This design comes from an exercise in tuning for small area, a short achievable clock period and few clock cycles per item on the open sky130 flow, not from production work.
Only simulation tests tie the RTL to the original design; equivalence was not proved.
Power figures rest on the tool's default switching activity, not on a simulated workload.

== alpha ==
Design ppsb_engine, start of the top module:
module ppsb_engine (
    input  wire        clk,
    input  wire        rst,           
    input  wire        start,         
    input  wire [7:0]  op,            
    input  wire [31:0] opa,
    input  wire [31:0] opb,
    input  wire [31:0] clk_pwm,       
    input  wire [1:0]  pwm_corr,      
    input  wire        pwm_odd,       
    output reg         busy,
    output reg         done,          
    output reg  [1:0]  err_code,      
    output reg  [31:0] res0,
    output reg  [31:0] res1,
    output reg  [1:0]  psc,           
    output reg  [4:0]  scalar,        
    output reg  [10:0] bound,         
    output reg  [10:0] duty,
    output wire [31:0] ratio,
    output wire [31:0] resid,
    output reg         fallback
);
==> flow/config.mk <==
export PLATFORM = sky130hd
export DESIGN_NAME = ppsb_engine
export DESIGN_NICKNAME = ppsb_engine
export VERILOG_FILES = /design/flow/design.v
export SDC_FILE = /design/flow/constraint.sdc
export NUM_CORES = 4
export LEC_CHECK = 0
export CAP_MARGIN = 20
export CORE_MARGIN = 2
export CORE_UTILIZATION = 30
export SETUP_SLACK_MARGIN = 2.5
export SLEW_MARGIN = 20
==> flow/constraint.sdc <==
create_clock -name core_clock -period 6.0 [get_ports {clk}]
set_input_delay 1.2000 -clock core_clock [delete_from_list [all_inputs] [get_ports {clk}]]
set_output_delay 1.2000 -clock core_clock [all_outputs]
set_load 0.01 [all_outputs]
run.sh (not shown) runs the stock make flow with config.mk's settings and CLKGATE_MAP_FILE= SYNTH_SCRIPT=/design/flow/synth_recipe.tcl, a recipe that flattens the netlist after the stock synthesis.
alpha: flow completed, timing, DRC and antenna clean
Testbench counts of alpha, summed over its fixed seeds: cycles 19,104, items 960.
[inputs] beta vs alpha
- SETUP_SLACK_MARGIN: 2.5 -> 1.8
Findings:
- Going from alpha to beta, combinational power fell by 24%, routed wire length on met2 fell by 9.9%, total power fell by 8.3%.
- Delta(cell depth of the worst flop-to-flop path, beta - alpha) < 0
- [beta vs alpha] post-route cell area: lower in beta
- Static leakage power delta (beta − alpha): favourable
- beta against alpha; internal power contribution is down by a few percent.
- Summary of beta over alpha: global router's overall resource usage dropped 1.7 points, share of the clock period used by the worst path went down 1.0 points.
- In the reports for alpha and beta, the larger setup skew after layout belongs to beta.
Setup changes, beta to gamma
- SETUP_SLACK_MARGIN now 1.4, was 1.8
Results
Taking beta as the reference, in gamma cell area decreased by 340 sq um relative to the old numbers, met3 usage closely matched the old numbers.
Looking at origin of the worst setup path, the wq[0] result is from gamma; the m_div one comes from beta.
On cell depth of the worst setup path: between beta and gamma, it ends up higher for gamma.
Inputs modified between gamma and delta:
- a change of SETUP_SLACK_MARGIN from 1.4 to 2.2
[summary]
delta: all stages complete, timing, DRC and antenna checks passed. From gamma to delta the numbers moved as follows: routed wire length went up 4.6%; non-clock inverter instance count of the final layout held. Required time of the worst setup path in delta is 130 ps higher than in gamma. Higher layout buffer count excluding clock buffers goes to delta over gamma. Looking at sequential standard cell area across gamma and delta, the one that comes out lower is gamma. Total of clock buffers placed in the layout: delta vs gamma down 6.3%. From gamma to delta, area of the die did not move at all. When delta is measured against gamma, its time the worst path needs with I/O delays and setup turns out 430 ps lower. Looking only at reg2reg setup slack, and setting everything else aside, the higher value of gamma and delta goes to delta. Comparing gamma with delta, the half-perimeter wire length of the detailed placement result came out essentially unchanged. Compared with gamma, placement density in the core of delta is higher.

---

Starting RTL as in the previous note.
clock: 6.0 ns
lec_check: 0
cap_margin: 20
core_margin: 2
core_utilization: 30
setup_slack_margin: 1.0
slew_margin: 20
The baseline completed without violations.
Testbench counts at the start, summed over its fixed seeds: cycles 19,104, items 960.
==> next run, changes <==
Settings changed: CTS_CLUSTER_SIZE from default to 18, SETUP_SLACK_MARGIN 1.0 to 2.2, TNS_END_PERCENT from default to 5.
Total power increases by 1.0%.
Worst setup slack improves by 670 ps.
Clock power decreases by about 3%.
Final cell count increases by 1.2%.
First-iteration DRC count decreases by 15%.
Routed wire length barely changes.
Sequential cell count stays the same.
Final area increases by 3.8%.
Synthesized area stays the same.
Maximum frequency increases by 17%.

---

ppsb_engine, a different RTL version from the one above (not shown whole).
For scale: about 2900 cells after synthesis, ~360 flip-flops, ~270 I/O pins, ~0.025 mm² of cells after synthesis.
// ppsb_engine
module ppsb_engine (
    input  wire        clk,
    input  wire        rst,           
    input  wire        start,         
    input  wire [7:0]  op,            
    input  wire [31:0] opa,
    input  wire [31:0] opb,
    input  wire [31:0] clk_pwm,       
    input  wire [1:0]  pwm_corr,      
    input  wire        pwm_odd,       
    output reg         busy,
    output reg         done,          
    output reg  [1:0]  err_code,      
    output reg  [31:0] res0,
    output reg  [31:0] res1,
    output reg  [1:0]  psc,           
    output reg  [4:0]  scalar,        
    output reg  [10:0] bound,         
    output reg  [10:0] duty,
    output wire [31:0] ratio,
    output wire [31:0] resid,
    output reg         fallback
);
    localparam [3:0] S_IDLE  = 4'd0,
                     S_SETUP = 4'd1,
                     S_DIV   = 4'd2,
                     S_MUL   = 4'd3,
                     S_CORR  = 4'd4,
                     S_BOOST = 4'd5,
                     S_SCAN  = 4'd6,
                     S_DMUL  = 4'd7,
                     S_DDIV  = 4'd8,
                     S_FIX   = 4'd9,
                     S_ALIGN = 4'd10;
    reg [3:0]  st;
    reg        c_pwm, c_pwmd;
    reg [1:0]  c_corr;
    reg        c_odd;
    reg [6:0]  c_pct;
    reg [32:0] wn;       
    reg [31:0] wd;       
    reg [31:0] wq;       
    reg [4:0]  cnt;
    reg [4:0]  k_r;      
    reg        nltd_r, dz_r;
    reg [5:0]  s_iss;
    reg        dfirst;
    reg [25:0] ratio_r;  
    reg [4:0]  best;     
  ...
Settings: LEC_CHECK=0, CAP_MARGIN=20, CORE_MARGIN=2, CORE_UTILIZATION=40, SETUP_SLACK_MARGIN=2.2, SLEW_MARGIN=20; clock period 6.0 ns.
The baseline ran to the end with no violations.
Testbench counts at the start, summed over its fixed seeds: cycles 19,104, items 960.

__________

Required work: Please state the number of lines in the listing that include the word "layout", with no other words.

Answer section: 2